▶ [WHAT TO PRODUCE]: Whenever a line carries the word "other", pull it out of the entries.

▶ [RECORDS FOR THE EXERCISE]:
::::::::::

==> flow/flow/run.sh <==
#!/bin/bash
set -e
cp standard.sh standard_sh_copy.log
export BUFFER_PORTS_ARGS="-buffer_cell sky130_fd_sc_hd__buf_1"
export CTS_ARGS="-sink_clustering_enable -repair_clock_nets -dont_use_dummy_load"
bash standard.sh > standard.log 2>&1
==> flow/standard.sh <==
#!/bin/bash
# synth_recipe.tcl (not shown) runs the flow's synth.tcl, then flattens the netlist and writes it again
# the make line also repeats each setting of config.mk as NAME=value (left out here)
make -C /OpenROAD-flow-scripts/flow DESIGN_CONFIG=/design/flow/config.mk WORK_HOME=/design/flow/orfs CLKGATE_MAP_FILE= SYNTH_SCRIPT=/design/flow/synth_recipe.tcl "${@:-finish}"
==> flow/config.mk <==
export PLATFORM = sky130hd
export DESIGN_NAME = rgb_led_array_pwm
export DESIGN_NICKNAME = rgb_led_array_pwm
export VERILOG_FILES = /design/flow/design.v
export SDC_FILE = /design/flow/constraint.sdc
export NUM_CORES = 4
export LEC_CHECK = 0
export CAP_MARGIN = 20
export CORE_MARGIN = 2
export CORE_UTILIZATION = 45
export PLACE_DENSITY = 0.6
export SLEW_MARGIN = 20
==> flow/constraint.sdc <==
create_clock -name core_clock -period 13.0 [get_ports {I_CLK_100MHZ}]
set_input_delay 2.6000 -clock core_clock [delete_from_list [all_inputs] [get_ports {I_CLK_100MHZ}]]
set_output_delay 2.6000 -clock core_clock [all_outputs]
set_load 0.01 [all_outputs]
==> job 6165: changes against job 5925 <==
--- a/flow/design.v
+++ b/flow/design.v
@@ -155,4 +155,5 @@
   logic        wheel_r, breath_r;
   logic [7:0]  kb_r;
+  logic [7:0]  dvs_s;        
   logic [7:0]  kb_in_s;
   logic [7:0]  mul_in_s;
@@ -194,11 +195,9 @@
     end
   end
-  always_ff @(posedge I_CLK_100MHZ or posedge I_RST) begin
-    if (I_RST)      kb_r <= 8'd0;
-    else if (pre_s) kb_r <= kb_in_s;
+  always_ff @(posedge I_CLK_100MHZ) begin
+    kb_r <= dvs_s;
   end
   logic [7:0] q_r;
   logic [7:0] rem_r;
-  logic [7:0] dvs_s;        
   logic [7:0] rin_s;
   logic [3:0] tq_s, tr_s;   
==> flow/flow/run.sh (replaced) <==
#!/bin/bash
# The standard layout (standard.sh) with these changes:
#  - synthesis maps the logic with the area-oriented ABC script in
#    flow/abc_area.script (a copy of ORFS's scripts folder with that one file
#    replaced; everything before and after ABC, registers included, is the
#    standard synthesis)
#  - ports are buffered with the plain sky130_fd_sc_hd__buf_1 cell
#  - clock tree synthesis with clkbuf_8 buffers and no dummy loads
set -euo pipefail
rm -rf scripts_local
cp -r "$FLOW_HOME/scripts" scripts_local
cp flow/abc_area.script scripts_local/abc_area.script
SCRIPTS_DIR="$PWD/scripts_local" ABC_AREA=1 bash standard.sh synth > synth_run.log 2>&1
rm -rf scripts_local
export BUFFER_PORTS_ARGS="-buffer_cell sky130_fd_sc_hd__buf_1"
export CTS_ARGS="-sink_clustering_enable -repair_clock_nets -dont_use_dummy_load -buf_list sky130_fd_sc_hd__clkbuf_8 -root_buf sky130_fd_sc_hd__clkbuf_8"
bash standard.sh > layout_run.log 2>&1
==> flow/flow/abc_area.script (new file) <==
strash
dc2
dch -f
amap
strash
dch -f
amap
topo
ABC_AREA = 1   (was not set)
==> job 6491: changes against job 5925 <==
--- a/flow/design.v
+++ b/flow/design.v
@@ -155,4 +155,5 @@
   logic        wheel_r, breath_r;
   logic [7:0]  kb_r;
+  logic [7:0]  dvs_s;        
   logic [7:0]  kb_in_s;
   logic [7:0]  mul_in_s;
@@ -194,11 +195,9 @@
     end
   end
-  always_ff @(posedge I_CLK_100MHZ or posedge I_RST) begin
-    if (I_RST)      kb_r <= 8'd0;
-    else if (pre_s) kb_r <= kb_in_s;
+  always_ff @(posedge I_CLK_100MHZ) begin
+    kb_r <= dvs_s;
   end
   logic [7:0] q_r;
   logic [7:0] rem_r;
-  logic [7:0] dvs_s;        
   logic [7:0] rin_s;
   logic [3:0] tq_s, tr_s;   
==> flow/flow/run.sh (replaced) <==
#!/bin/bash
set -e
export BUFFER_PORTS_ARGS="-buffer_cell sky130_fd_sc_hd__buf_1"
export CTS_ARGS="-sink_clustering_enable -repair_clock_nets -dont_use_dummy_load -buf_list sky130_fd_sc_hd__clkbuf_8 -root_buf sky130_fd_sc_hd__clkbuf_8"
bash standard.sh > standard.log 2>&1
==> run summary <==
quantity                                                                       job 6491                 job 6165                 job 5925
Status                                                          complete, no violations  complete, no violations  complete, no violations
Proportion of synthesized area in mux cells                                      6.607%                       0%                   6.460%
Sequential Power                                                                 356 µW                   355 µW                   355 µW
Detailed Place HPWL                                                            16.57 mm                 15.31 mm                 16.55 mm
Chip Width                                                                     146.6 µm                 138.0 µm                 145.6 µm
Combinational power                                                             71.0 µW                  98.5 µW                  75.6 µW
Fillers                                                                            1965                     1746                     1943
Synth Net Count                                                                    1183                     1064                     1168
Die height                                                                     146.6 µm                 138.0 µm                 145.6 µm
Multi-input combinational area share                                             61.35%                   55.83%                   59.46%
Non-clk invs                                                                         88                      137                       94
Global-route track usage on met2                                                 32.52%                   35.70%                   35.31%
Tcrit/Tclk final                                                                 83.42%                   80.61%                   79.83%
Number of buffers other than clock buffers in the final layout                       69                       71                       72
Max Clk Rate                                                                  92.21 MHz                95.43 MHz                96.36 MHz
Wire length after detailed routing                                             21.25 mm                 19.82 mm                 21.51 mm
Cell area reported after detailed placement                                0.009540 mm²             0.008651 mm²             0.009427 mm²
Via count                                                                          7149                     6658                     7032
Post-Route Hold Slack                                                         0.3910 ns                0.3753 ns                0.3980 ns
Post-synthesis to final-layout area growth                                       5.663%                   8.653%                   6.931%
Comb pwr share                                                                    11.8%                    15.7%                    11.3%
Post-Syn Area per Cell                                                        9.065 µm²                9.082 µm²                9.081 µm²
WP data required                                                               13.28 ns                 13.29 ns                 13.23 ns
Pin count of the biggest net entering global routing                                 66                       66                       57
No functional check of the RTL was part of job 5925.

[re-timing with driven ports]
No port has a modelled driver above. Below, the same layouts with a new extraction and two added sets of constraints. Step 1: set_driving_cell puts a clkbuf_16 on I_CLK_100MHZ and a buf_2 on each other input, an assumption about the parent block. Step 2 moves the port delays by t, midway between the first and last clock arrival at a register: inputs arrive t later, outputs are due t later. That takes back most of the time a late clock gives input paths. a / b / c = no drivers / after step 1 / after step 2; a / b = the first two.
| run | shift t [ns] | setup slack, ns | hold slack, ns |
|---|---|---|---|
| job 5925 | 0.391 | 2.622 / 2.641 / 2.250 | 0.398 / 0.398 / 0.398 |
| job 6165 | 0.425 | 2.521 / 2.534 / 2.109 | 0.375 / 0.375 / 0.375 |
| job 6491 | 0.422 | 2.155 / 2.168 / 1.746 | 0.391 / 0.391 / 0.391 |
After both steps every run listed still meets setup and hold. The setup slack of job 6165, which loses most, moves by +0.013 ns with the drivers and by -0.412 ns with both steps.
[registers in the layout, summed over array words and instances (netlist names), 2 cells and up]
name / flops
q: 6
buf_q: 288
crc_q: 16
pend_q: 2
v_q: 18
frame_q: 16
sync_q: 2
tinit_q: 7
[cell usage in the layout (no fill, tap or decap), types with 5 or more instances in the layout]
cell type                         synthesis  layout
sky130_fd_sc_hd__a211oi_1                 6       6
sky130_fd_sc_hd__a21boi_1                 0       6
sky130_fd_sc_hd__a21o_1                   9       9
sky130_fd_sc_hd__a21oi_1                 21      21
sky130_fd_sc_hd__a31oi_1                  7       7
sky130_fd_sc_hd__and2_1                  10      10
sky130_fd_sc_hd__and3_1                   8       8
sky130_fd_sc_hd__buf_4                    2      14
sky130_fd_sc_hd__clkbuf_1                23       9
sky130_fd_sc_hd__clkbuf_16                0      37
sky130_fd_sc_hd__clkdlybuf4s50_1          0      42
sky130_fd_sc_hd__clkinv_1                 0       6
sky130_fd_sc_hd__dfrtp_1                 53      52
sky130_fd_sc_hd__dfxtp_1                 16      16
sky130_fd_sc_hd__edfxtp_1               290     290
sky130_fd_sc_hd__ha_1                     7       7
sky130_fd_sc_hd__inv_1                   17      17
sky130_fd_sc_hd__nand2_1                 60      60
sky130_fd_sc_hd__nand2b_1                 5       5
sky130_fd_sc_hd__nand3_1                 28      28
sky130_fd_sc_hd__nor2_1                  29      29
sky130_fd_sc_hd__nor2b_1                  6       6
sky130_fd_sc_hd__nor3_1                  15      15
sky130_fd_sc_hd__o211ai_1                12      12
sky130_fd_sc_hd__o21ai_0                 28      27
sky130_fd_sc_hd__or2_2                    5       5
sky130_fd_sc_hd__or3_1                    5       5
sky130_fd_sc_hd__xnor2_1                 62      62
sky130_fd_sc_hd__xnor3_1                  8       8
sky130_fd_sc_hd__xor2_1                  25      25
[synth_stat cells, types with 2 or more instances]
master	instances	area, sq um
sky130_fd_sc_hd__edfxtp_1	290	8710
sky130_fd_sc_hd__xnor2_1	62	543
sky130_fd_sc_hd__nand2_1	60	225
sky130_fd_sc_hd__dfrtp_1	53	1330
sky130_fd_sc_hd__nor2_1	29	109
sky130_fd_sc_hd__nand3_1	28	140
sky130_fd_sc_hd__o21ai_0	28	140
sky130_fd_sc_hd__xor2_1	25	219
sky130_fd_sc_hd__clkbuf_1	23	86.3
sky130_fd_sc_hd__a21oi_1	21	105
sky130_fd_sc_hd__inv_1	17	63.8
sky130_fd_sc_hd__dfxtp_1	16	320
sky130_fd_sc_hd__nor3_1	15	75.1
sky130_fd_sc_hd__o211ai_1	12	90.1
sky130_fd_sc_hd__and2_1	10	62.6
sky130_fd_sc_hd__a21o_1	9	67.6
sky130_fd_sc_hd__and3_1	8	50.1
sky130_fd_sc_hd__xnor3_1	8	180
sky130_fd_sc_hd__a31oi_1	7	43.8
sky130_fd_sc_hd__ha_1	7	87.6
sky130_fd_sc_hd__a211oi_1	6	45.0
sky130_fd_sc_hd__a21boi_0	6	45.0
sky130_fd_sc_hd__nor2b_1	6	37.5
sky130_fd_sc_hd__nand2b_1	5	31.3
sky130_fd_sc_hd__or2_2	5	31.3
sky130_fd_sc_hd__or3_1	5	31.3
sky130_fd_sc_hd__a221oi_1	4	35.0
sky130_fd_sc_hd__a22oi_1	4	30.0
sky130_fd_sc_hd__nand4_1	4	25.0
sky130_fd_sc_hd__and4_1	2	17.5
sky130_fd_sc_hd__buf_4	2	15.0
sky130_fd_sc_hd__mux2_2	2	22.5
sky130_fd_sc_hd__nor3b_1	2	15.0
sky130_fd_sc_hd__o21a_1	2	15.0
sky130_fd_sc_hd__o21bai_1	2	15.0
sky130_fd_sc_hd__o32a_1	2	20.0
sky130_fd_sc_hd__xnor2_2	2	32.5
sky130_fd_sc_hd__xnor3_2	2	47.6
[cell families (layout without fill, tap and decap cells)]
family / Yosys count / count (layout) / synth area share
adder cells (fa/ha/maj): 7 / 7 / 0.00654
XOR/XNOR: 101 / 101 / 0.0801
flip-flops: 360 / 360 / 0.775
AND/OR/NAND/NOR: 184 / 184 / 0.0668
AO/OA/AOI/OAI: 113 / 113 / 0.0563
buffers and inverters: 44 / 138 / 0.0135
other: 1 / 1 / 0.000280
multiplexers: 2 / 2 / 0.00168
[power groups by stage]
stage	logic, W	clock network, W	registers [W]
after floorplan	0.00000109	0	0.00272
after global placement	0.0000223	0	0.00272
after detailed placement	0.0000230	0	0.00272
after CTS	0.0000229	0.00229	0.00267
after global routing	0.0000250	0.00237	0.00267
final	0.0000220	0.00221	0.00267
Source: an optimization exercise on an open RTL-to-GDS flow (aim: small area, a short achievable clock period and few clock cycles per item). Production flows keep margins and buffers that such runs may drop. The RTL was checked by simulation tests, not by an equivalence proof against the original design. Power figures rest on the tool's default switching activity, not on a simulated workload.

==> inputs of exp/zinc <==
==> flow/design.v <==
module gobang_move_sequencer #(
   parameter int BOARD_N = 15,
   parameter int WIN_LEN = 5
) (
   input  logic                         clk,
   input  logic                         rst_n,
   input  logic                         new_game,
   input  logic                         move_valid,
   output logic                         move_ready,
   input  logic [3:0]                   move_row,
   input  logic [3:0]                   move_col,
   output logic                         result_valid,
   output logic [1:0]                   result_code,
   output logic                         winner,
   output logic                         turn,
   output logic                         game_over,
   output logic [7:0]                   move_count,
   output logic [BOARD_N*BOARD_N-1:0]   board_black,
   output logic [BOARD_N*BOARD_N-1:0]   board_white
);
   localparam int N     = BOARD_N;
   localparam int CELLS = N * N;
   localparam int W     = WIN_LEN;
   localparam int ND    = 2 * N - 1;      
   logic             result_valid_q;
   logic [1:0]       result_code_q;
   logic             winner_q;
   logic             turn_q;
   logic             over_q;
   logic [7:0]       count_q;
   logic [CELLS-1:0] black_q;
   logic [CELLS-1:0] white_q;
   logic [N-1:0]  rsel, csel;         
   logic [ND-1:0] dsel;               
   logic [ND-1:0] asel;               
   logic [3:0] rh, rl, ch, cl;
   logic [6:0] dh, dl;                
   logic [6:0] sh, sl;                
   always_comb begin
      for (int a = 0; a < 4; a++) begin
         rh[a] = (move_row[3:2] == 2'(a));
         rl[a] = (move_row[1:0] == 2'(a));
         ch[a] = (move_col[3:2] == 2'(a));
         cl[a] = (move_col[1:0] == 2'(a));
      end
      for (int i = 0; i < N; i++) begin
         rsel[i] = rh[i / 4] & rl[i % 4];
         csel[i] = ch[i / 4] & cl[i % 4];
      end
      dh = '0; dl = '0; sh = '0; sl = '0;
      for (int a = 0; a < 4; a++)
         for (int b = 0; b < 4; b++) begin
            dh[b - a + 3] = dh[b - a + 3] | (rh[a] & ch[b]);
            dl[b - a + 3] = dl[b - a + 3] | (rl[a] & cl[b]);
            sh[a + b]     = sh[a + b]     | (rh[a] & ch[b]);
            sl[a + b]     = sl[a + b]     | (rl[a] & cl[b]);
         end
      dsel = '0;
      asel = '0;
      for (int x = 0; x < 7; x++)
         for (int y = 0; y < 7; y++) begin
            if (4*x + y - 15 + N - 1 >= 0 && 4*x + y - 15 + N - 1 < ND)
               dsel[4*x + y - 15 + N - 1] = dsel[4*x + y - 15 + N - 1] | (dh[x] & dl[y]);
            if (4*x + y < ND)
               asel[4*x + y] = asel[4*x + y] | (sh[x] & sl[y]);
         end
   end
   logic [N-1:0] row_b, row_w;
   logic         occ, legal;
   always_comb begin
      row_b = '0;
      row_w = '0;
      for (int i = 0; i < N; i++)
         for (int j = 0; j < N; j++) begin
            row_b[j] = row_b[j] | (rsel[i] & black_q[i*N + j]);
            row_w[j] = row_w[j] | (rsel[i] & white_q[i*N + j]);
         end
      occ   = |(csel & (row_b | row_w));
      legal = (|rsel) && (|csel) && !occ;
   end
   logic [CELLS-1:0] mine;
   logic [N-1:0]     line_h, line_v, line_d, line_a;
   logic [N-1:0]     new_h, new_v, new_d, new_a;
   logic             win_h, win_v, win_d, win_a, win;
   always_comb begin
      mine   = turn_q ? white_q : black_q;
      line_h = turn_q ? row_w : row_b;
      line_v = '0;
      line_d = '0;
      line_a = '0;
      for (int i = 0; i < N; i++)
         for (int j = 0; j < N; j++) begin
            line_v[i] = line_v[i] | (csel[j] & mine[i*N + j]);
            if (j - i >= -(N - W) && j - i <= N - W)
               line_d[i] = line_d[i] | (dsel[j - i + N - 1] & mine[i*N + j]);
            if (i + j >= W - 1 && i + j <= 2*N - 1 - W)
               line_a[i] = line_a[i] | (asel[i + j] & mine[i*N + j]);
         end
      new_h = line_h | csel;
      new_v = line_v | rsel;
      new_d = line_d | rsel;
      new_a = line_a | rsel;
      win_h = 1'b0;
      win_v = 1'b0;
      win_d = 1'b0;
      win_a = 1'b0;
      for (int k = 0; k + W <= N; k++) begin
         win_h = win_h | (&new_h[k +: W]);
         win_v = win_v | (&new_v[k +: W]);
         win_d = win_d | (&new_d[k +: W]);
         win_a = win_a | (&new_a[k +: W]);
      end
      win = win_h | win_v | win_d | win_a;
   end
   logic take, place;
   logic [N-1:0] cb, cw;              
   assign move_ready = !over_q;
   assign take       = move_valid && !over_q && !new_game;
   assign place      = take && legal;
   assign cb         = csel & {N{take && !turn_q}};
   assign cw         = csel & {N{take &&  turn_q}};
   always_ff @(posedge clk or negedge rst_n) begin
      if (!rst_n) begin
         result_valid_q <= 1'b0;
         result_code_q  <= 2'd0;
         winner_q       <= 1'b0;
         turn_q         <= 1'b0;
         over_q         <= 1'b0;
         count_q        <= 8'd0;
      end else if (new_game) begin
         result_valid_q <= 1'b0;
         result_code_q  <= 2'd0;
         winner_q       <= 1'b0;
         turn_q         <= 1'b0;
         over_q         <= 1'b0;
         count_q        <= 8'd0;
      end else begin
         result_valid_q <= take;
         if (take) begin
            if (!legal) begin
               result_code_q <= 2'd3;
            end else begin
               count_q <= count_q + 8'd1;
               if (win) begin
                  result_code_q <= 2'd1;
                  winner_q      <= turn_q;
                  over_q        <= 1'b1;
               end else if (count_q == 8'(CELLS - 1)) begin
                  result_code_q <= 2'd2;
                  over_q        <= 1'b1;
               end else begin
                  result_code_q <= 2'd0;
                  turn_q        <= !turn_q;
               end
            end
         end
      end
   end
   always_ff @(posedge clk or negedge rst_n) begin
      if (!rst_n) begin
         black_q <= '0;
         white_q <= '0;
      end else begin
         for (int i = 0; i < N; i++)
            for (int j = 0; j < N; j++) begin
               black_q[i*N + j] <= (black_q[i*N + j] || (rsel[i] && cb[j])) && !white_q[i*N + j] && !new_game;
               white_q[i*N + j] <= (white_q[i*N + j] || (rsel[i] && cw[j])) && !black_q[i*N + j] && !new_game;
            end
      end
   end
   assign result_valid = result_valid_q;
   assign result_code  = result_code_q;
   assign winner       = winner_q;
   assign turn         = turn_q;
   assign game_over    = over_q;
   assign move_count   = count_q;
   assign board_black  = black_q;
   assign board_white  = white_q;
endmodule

::::::::::

▶ [YOUR SOLUTION]:
Number of buffers other than clock buffers in the final layout                       69                       71                       72
No port has a modelled driver above. Below, the same layouts with a new extraction and two added sets of constraints. Step 1: set_driving_cell puts a clkbuf_16 on I_CLK_100MHZ and a buf_2 on each other input, an assumption about the parent block. Step 2 moves the port delays by t, midway between the first and last clock arrival at a register: inputs arrive t later, outputs are due t later. That takes back most of the time a late clock gives input paths. a / b / c = no drivers / after step 1 / after step 2; a / b = the first two.
other: 1 / 1 / 0.000280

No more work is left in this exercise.